Congressional advocates for city-run broadband revive their effort
Should states dictate how cities provide local broadband or does this authority belong to locals?
That’s the question posed to Congress after Sen. Cory Booker, a Democrat from New Jersey, introduced a bill that would give localities the right to build their own municipal broadband networks. Booker and some of the measure’s other sponsors introduced similar legislation in 2015.
Titled the Community Broadband Act of 2017, the legislation comes at a time when cities are concerned with corporate influence at the state level and are actively organizing against state authority and the influence of corporate broadband providers like Comcast and AT&T. On April 10 a new poll by the Pew Research Center found that 70 percent of Americans believed that cities had the right to organize their broadband networks, and last month, a group of more than 166 mayors and municipal leaders issued a set of policy endorsements for city’s to develop policies and regulations that would expand alternative public or private sector solutions for city broadband.

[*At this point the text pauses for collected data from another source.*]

[config.mk]
export PLATFORM = sky130hd
export DESIGN_NAME = pcap_config_port
export DESIGN_NICKNAME = d
export VERILOG_FILES = /design/src/rtl/pcap_pkg.sv /design/src/rtl/pcap_config_port.sv /design/src/rtl/pcap_idsel_decode.sv /design/src/rtl/pcap_cfg_encode.sv
export SDC_FILE = /design/constraint.sdc
export NUM_CORES = 1
export LEC_CHECK = 0
export BUFFER_PORTS_ARGS = -buffer_cell sky130_fd_sc_hd__buf_2
export CORE_MARGIN = 3
export CORE_UTILIZATION = 45
export CTS_BUF_LIST = sky130_fd_sc_hd__clkbuf_16
export CTS_CLUSTER_SIZE = 24
export DETAILED_ROUTE_END_ITERATION = 8
export GPL_ROUTABILITY_DRIVEN = 0
export PLACE_DENSITY = 0.83
export SETUP_SLACK_MARGIN = 0.4
export SLEW_MARGIN = 20
export SYNTH_ARGS = -nofsm -noshare
export SYNTH_HDL_FRONTEND = slang
export SYNTH_SLANG_ARGS = --single-unit
[constraint.sdc]
create_clock -name sys_clk_in -period 2.25 [get_ports sys_clk_in]
set_input_delay 0 -clock sys_clk_in [delete_from_list [all_inputs] [get_ports sys_clk_in]]
set_output_delay 0 -clock sys_clk_in [all_outputs]
set_load 0.02 [all_outputs]
[src/rtl/pcap_pkg.sv]
/*
 * pcap_pkg: shared constants and types of the configuration access port.
 * Assumes a host I/O bus that presents dword addresses with byte enables
 * and a PCI master engine that runs the cycles this block describes.
 */
`default_nettype none

package pcap_pkg;

   // ------------------------------------------------------------
   // host I/O locations
   // ------------------------------------------------------------
   localparam logic [15:0] PCAP_ADDR_REG_OFS = 16'h0CF8; // config_address_select
   localparam logic [15:0] PCAP_DATA_REG_OFS = 16'h0CFC; // config_data_window
   localparam logic [3:0] PCAP_BE_DWORD = 4'hF; // all four lanes

   // ------------------------------------------------------------
   // config_address_select fields
   // ------------------------------------------------------------
   localparam int PCAP_ENABLE_BIT = 31; // config_space_enable
   localparam int PCAP_BUS_MSB = 23; // target_bus_field
   localparam int PCAP_BUS_LSB = 16;
   localparam int PCAP_DEV_MSB = 15; // target_device_field
   localparam int PCAP_DEV_LSB = 11;
   localparam int PCAP_FUNC_MSB = 10; // target_function_field
   localparam int PCAP_FUNC_LSB = 8;
   localparam int PCAP_REG_MSB = 7; // target_register_field
   localparam int PCAP_REG_LSB = 2;
   localparam logic [31:0] PCAP_ADDR_WR_MASK = 32'h80FF_FFFC; // reserved bits stay zero

   // ------------------------------------------------------------
   // reset values
   // ------------------------------------------------------------
   localparam logic [31:0] PCAP_ADDR_RST = 32'h0000_0000;
   localparam logic [31:0] PCAP_DATA_RST = 32'h0000_0000;

   // ------------------------------------------------------------
   // cycle encodings
   // ------------------------------------------------------------
   localparam logic [1:0] PCAP_TYPE1_CODE = 2'h1; // ad[1:0] of a type 1 cycle
   localparam logic [1:0] PCAP_TYPE0_CODE = 2'h0;
   localparam int PCAP_MAX_DEV = 20; // highest device with a select line
   localparam int PCAP_SEL_LINES = 21; // ad[31:11]
   localparam logic [7:0] PCAP_BUS_ZERO = 8'h00;
   localparam logic [4:0] PCAP_SELF_DEV = 5'h00;
   localparam logic [2:0] PCAP_SELF_FUNC = 3'h0;

   // pci bus commands
   typedef enum logic [3:0] {
      PCAP_CMD_IO_RD = 4'h2,
      PCAP_CMD_IO_WR = 4'h3,
      PCAP_CMD_CFG_RD = 4'hA,
      PCAP_CMD_CFG_WR = 4'hB
   } pcap_cmd_t;

   // request handed to the pci master engine
   typedef struct packed {
      pcap_cmd_t cmd; // bus command
      logic [31:0] addr; // ad lines in the address phase
      logic [3:0] be; // byte enables, active high
      logic [31:0] data; // write data
   } pcap_pci_req_t;

   // control state machine, one-hot
   typedef enum logic [3:0] {
      PCAP_ST_IDLE = 4'h1,
      PCAP_ST_PCI = 4'h2,
      PCAP_ST_INT = 4'h4,
      PCAP_ST_ACK = 4'h8
   } pcap_state_t;

endpackage

`default_nettype wire

[src/rtl/pcap_config_port.sv]
/*
 * pcap_config_port: host I/O address register and data window that turn
 * host I/O accesses into configuration accesses.
 * Other words and partial address accesses pass on as I/O cycles.
 * Assumes one host I/O request at a time, held off until io_ack_out, and
 * a pci master engine plus an internal register file that each answer
 * a request with a one-cycle done strobe.
 */
`default_nettype none

module pcap_config_port (
   input wire logic sys_clk_in, // host clock
   input wire logic rstn_in, // synchronous reset, active low
   // host I/O side
   input wire logic io_req_in, // request pulse
   input wire logic io_wr_in, // 1 = write
   input wire logic [15:0] io_addr_in, // I/O byte address of the dword
   input wire logic [3:0] io_be_in, // byte enables, active high
   input wire logic [31:0] io_wdata_in, // write data
   output logic io_ack_out, // completion pulse
   output logic [31:0] io_rdata_out, // read data
   // pci master engine side
   output pcap_pkg::pcap_pci_req_t pci_req_out, // cycle description
   output logic pci_valid_out, // held until pci_done_in
   input wire logic pci_done_in, // cycle finished
   input wire logic [31:0] pci_rdata_in, // read data, all ones on master abort
   // internal configuration register file
   output logic int_valid_out, // held until int_done_in
   output logic int_wr_out, // 1 = write
   output logic [5:0] int_reg_out, // doubleword register number
   output logic [3:0] int_be_out, // byte enables
   output logic [31:0] int_wdata_out, // write data
   input wire logic int_done_in, // access finished
   input wire logic [31:0] int_rdata_in // read data
);

   // ------------------------------------------------------------
   // state
   // ------------------------------------------------------------
   pcap_pkg::pcap_state_t state_r, state_nxt; // control sequence
   logic [31:0] addr_sel_r, addr_sel_nxt; // config_address_select
   logic [31:0] data_win_r, data_win_nxt; // config_data_window

   // host answer
   logic io_ack_r, io_ack_nxt; // completion strobe
   logic [31:0] rdata_r, rdata_nxt; // returned data

   // engine request, held until done
   pcap_pkg::pcap_pci_req_t pci_req_r, pci_req_nxt; // pending pci cycle
   logic pci_valid_r, pci_valid_nxt; // pci cycle outstanding

   // internal file request
   logic int_valid_r, int_valid_nxt; // internal access outstanding
   logic int_wr_r, int_wr_nxt; // internal write flag
   logic [5:0] int_reg_r, int_reg_nxt; // internal register number
   logic [3:0] int_be_r, int_be_nxt; // internal byte enables
   logic [31:0] int_wdata_r, int_wdata_nxt; // internal write data

   // window access in flight
   logic cfg_access_r, cfg_access_nxt; // current access goes through the window

   // ------------------------------------------------------------
   // address phase formation
   // ------------------------------------------------------------
   logic [pcap_pkg::PCAP_SEL_LINES-1:0] sel; // type 0 select lines
   logic self_hit; // bridge is the target
   logic [31:0] cfg_ad; // address phase value

   // both helpers are plain logic on the registered address

   pcap_idsel_decode #(
      .MAX_DEV(pcap_pkg::PCAP_MAX_DEV)
   ) u_idsel (
      .dev_in(addr_sel_r[pcap_pkg::PCAP_DEV_MSB:pcap_pkg::PCAP_DEV_LSB]),
      .sel_out(sel)
   );

   // encoder also flags the bridge's own function 0
   pcap_cfg_encode u_encode (
      .cfg_in(addr_sel_r),
      .sel_in(sel),
      .self_out(self_hit),
      .ad_out(cfg_ad)
   );

   // ------------------------------------------------------------
   // request decode
   // ------------------------------------------------------------
   // decode terms, from this cycle's request and the held address and window registers
   logic hit_addr_reg; // word of the address register
   logic hit_data_reg; // word of the data window
   logic cfg_enabled; // config_space_enable
   logic [31:0] merged_wdata; // window contents with new bytes laid in

   // bits 1:0 ignored, byte enables pick the lanes
   assign hit_addr_reg = io_addr_in[15:2] == pcap_pkg::PCAP_ADDR_REG_OFS[15:2];
   assign hit_data_reg = io_addr_in[15:2] == pcap_pkg::PCAP_DATA_REG_OFS[15:2];
   assign cfg_enabled = addr_sel_r[pcap_pkg::PCAP_ENABLE_BIT];

   // byte-wise merge so partial window writes keep the other lanes;
   // window writes hand on this word, so lanes left out carry
   // the window's held bytes
   always_comb begin
      for (int i = 0; i < 4; i++) begin
         merged_wdata[8*i +: 8] = io_be_in[i] ? io_wdata_in[8*i +: 8] : data_win_r[8*i +: 8];
      end
   end

   // ------------------------------------------------------------
   // control sequence, next values
   // ------------------------------------------------------------
   // requests count only in idle; while busy they are dropped
   always_comb begin
      state_nxt = state_r;
      addr_sel_nxt = addr_sel_r;
      data_win_nxt = data_win_r;
      io_ack_nxt = 1'b0;
      rdata_nxt = rdata_r;
      pci_req_nxt = pci_req_r;
      pci_valid_nxt = pci_valid_r;
      int_valid_nxt = int_valid_r;
      int_wr_nxt = int_wr_r;
      int_reg_nxt = int_reg_r;
      int_be_nxt = int_be_r;
      int_wdata_nxt = int_wdata_r;
      cfg_access_nxt = cfg_access_r;

      unique case (state_r)
         pcap_pkg::PCAP_ST_IDLE: begin
            if (io_req_in) begin
               // default: plain I/O pass-through at the same address
               pci_req_nxt.cmd = io_wr_in ? pcap_pkg::PCAP_CMD_IO_WR : pcap_pkg::PCAP_CMD_IO_RD;
               pci_req_nxt.addr = {16'h0000, io_addr_in[15:2], 2'h0};
               pci_req_nxt.be = io_be_in;
               pci_req_nxt.data = io_wdata_in;
               cfg_access_nxt = 1'b0;

               if (hit_addr_reg && io_be_in == pcap_pkg::PCAP_BE_DWORD) begin
                  // full dword: claimed and served locally
                  // reserved bits masked, they read zero
                  if (io_wr_in) begin
                     addr_sel_nxt = io_wdata_in & pcap_pkg::PCAP_ADDR_WR_MASK;
                  end
                  // a read sees the value before this access
                  rdata_nxt = addr_sel_r;
                  state_nxt = pcap_pkg::PCAP_ST_ACK;
               end else if (hit_data_reg && cfg_enabled) begin
                  // enabled window: becomes a configuration access
                  cfg_access_nxt = 1'b1;
                  if (io_wr_in) begin
                     data_win_nxt = merged_wdata;
                  end

                  if (self_hit) begin
                     // bridge's own registers, never seen on pci
                     // register number picks the dword
                     int_valid_nxt = 1'b1;
                     int_wr_nxt = io_wr_in;
                     int_reg_nxt = addr_sel_r[pcap_pkg::PCAP_REG_MSB:pcap_pkg::PCAP_REG_LSB];
                     int_be_nxt = io_be_in;
                     int_wdata_nxt = merged_wdata; // lanes off keep window bytes
                     state_nxt = pcap_pkg::PCAP_ST_INT;
                  end else begin
                     // type chosen by bus number, fields from the encoder
                     // bus zero gives type 0, other buses type 1
                     pci_req_nxt.cmd = io_wr_in ? pcap_pkg::PCAP_CMD_CFG_WR
                                                : pcap_pkg::PCAP_CMD_CFG_RD;
                     pci_req_nxt.addr = cfg_ad;
                     pci_req_nxt.data = merged_wdata;
                     pci_valid_nxt = 1'b1;
                     state_nxt = pcap_pkg::PCAP_ST_PCI;
                  end
               end else begin
                  // any access at 0CF8h short of a full dword, disabled window, or any other port
                  // host address and byte enables pass as they are
                  pci_valid_nxt = 1'b1;
                  state_nxt = pcap_pkg::PCAP_ST_PCI;
               end
            end
         end

         pcap_pkg::PCAP_ST_PCI: begin
            // engine always ends a cycle, all ones on abort
            if (pci_done_in) begin
               pci_valid_nxt = 1'b0;
               // for writes the host ignores this word
               rdata_nxt = pci_rdata_in;
               // window mirrors what a configuration read returned
               // so a later partial write starts from those bytes
               if (cfg_access_r && pci_req_r.cmd == pcap_pkg::PCAP_CMD_CFG_RD) begin
                  data_win_nxt = pci_rdata_in;
               end
               state_nxt = pcap_pkg::PCAP_ST_ACK;
            end
         end

         pcap_pkg::PCAP_ST_INT: begin
            // internal file answers like the engine
            if (int_done_in) begin
               int_valid_nxt = 1'b0;
               rdata_nxt = int_rdata_in;
               // reads refresh the window
               if (!int_wr_r) begin
                  data_win_nxt = int_rdata_in;
               end
               state_nxt = pcap_pkg::PCAP_ST_ACK;
            end
         end

         pcap_pkg::PCAP_ST_ACK: begin
            // one-cycle completion, then ready again
            // next request may be taken at the following edge
            io_ack_nxt = 1'b1;
            state_nxt = pcap_pkg::PCAP_ST_IDLE;
         end

         default: begin
            // illegal one-hot code: recover quietly
            state_nxt = pcap_pkg::PCAP_ST_IDLE;
            pci_valid_nxt = 1'b0;
            int_valid_nxt = 1'b0;
         end
      endcase
   end

   // ------------------------------------------------------------
   // control sequence, registers
   // ------------------------------------------------------------
   // synchronous reset puts the state in idle and clears every other flop, outputs read zero
   always_ff @(posedge sys_clk_in) begin
      if (!rstn_in) begin
         // idle, both host registers zero
         state_r <= pcap_pkg::PCAP_ST_IDLE;
         addr_sel_r <= pcap_pkg::PCAP_ADDR_RST;
         data_win_r <= pcap_pkg::PCAP_DATA_RST;
         io_ack_r <= 1'b0;
         rdata_r <= 32'h0000_0000;
         // engine and internal requests
         pci_req_r <= '0;
         pci_valid_r <= 1'b0;
         int_valid_r <= 1'b0;
         int_wr_r <= 1'b0;
         int_reg_r <= 6'h00;
         int_be_r <= 4'h0;
         int_wdata_r <= 32'h0000_0000;
         cfg_access_r <= 1'b0;
      end else begin
         // plain registering of the next values
         state_r <= state_nxt;
         addr_sel_r <= addr_sel_nxt;
         data_win_r <= data_win_nxt;
         io_ack_r <= io_ack_nxt;
         rdata_r <= rdata_nxt;
         pci_req_r <= pci_req_nxt;
         pci_valid_r <= pci_valid_nxt;
         int_valid_r <= int_valid_nxt;
         int_wr_r <= int_wr_nxt;
         int_reg_r <= int_reg_nxt;
         int_be_r <= int_be_nxt;
         int_wdata_r <= int_wdata_nxt;
         cfg_access_r <= cfg_access_nxt;
      end
   end

   // ------------------------------------------------------------
   // outputs, all straight from flops
   // ------------------------------------------------------------
   // no logic between flops and pins
   assign io_ack_out = io_ack_r;
   assign io_rdata_out = rdata_r;

   assign pci_req_out = pci_req_r;
   assign pci_valid_out = pci_valid_r;

   assign int_valid_out = int_valid_r;
   assign int_wr_out = int_wr_r;
   assign int_reg_out = int_reg_r;
   assign int_be_out = int_be_r;
   assign int_wdata_out = int_wdata_r;

endmodule

`default_nettype wire

[src/rtl/pcap_idsel_decode.sv]
/*
 * pcap_idsel_decode: turns a device number into the at most one-hot select lines
 * ad[31:11] of a type 0 configuration cycle.
 * Assumes the caller uses the result only for type 0 cycles.
 */
`default_nettype none

module pcap_idsel_decode #(
   parameter int MAX_DEV = pcap_pkg::PCAP_MAX_DEV
) (
   input wire logic [4:0] dev_in, // target device number
   output logic [pcap_pkg::PCAP_SEL_LINES-1:0] sel_out // ad[31:11]
);

   // ------------------------------------------------------------
   // decode
   // ------------------------------------------------------------
   // device n lifts ad[11+n]; ad11 and devices above the limit stay low
   always_comb begin
      sel_out = '0;
      if (dev_in != pcap_pkg::PCAP_SELF_DEV && int'(dev_in) <= MAX_DEV) begin
         sel_out[dev_in] = 1'b1;
      end
   end

endmodule

`default_nettype wire

[src/rtl/pcap_cfg_encode.sv]
/*
 * pcap_cfg_encode: forms the address phase of a configuration cycle from
 * the address register, and flags accesses the bridge serves itself.
 * Assumes sel_in comes from the select decoder for the same device number.
 */
`default_nettype none

module pcap_cfg_encode (
   input wire logic [31:0] cfg_in, // address register contents
   input wire logic [pcap_pkg::PCAP_SEL_LINES-1:0] sel_in, // decoded selects
   output logic self_out, // bridge itself is the target
   output logic [31:0] ad_out // address phase value
);

   logic [7:0] bus; // target_bus_field
   logic [4:0] dev; // target_device_field
   logic [2:0] func; // target_function_field
   logic [5:0] regn; // target_register_field

   assign bus = cfg_in[pcap_pkg::PCAP_BUS_MSB:pcap_pkg::PCAP_BUS_LSB];
   assign dev = cfg_in[pcap_pkg::PCAP_DEV_MSB:pcap_pkg::PCAP_DEV_LSB];
   assign func = cfg_in[pcap_pkg::PCAP_FUNC_MSB:pcap_pkg::PCAP_FUNC_LSB];
   assign regn = cfg_in[pcap_pkg::PCAP_REG_MSB:pcap_pkg::PCAP_REG_LSB];

   // ------------------------------------------------------------
   // address phase
   // ------------------------------------------------------------
   // non-self function numbers of device 0 fall to a select-less type 0
   always_comb begin
      self_out = (bus == pcap_pkg::PCAP_BUS_ZERO) && (dev == pcap_pkg::PCAP_SELF_DEV)
                 && (func == pcap_pkg::PCAP_SELF_FUNC);
      if (bus != pcap_pkg::PCAP_BUS_ZERO) begin
         // type 1: upper lines zero, bus and device copied through
         ad_out = {8'h00, bus, dev, func, regn, pcap_pkg::PCAP_TYPE1_CODE};
      end else begin
         // type 0: at most one select line, then function and register
         ad_out = {sel_in, func, regn, pcap_pkg::PCAP_TYPE0_CODE};
      end
   end

endmodule

`default_nettype wire

==> flow_metrics.tcl <==
set metrics [dict create \
    status "finished with violations" \
    violations "design-rule violations, negative setup slack" \
    wl_per_cell_um 26.1 \
    cp_slowest_cell "nor4_4" \
    htree_levels 1 \
    layout_setup_ws_ns -0.0971 \
    core-area_um2 19600 \
    cts_tree "done" \
    fin_cells 1755 \
    cpLargestDelayFamily "simple AND/OR/NAND/NOR gates" \
    p_total_mw 9.13 \
    drive_gt1_frac 0.403 \
    antenna_found_initial 2 \
    vias 11500 \
    synth_area_per_cell_um2 8.86 \
    fin_skew_ns 0.0213 \
    synthArstFlopShare 0 \
    relSlewSlack 0.409 \
    cts_sinks 208 \
    dpl.cell_count 1517 \
    synth.area.top_cells "dfxtp_1 (46%), mux2i_1 (6.2%), nand2_1 (4.9%)" \
    numCtsBuffers 22 \
    max_stage_delay_ns 0.43 \
    synth.most_common_cell "dfxtp_1" \
    synth_fa_ha_area_frac 0 \
    clock.fmax_mhz 426 \
    ant_nets 0 \
    firstDrtPassIters 9 \
    syn-cell-area_um2 9020 \
    ys.flop_type "dfxtp_1" \
    top_level_ports 272 \
    worstPathCellList "nor4_1, buf_4, nand3_2, nor4_4, buf_8, nor2_1, a211oi_1" \
    fin_setup_tns_ns -0.440 \
    drtIter0Drc 1507 \
    worst-slew-pin-transition_ns 0.886 \
    rsz0062_at_grt "true" \
    num_rows 51 \
    slew_viol_final 0 \
    setup_viol 25 \
    synth.largest_area_cell "dfxtp_1" \
    grt_pass1_wl_um 58300 \
    synth_compound_area_frac 0.246 \
    synth_edf_count 0 \
    ys_seq_area_frac 0.461 \
    clk_pin_slew_ns 0.07 \
    hold_class "primary input to flip-flop" \
    finalCoreUtilization 0.750 \
    viasPerCell 6.55 \
    pre_cts_ws_ns -0.0357 \
    synth.distinct_cells 62 \
    synth_top_area_frac 0.461 \
    worstSkewPairLatency_ns 0.53 \
    max-vdd-ir-drop_uv 509 \
    cellPowerDensity_nw_per_um2 622 \
    io_buffers 267 \
    synth_xor_xnor_area_share 0.000971 \
    criticalPathCategory "flip-flop to flip-flop" \
    start_util 0.461 \
    die_y_um 148 \
    cts_root_buffer "clkbuf_16" \
    dp_hpwl_um 22600 \
    synth_warnings 0 \
    synth-simple-area-share 0.175 \
    grt_usage 0.335 \
    fin_crit_sh 1.04 \
    die_w_um 148 \
    cp_max_fo 28 \
    grt_overflow 0 \
    critPathLaunchType "flip-flop" \
    p_leak_nw 6.09 \
    finalCriticalPeriod_ns 2.35 \
    syn_to_final_growth_pct 62.7 \
    fillers 1201 \
    nets 1597 \
    first_global_vias 10500 \
    synthTopCellsByCount "dfxtp_1 (208), nand2_1 (118), nor2_1 (109), o21ai_0 (72), a21oi_1 (71)" \
    maxCapViolCount 0 \
    grt_max_degree 81 \
    clockBufferDepth 3 \
    endpoint_kind "flip-flop" \
    synth_top_family_by_area "compound AO/OA/AOI/OAI gates" \
    syn_inst 1019 \
    path_buf_inv 2 \
    wl_um 45800 \
    hold_viol_final 0 \
    post-route-drc-count 13 \
    synth.ff_latch_count 208 \
    cp.required_ns 2.67 \
    muxShareOfSynthArea 0.0621 \
    dieArea_um2 21800 \
    critPathArrivalTime_ns 2.76 \
]
-- routing by layer --
metal	track usage	vias up	wire length [µm]
li1	-	4669	-
met3	0.0935	387	6300
met1	0.405	5321	15800
met5	0	-	0
met2	0.532	1126	19800
met4	0.203	0	3870
-- final timing paths --
check,from,to,slack [ns],depth (start not counted)
min,io_addr_in[2],pci_req_out[46],0.07,5
max reg2reg,addr_sel_r[17],int_wdata_out[6],-0.1,7
min reg2reg,pci_req_out[59],pci_req_out[59],0.45,2
max,addr_sel_r[17],int_wdata_out[6],-0.1,7
-- power breakdown --
group,internal (mW),total (mW),switching (mW),leakage (nW)
registers,3.82,3.92,0.0974,1.69
logic,0.696,1.69,0.999,4.06
clock network,1.94,3.52,1.57,0.342
-- through the flow --
stage / instance area (µm²) / hold slack (ns)
finish: 14700 / 0.0743
global placement: 11000 / 0.239
CTS: 13400 / 0.0401
floorplan: 9340 / 0.134
global route: 14700 / 0.0972
detailed placement: 11000 / 0.245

As a former mayor of Newark, New Jersey, Booker said that like many mayors, he saw that the city could find cheaper and faster broadband options if there were not constraints by state regulations that often favor traditional internet providers.
“Internet access is an economic necessity in today’s economy, but too many communities lack reliable access. I saw this problem first-hand as mayor of Newark,” Booker said in a statement. “In places where reliable, high-speed internet access is lacking, some municipalities have bridged the gap by investing in and offering broadband internet to their residents … Our bill will help remove these barriers by giving cities the flexibility they need to meet the needs of their residents.”
For now, Booker’s legislation has five other sponsors, but none are Republican — a fact that could hamper its potential in the GOP-controlled Congress. Democrats Edward Markey, of Massachusetts, Claire McCaskill of Missouri, Ron Wyden of Oregon and Richard Blumenthal of Connecticut joined Booker on the bill, along with Angus King of Maine, an independent.
The bill, which would amend the Telecommunications Act, signed into law in 1996, would apply to more than states and extend to the county level and tribal lands as well.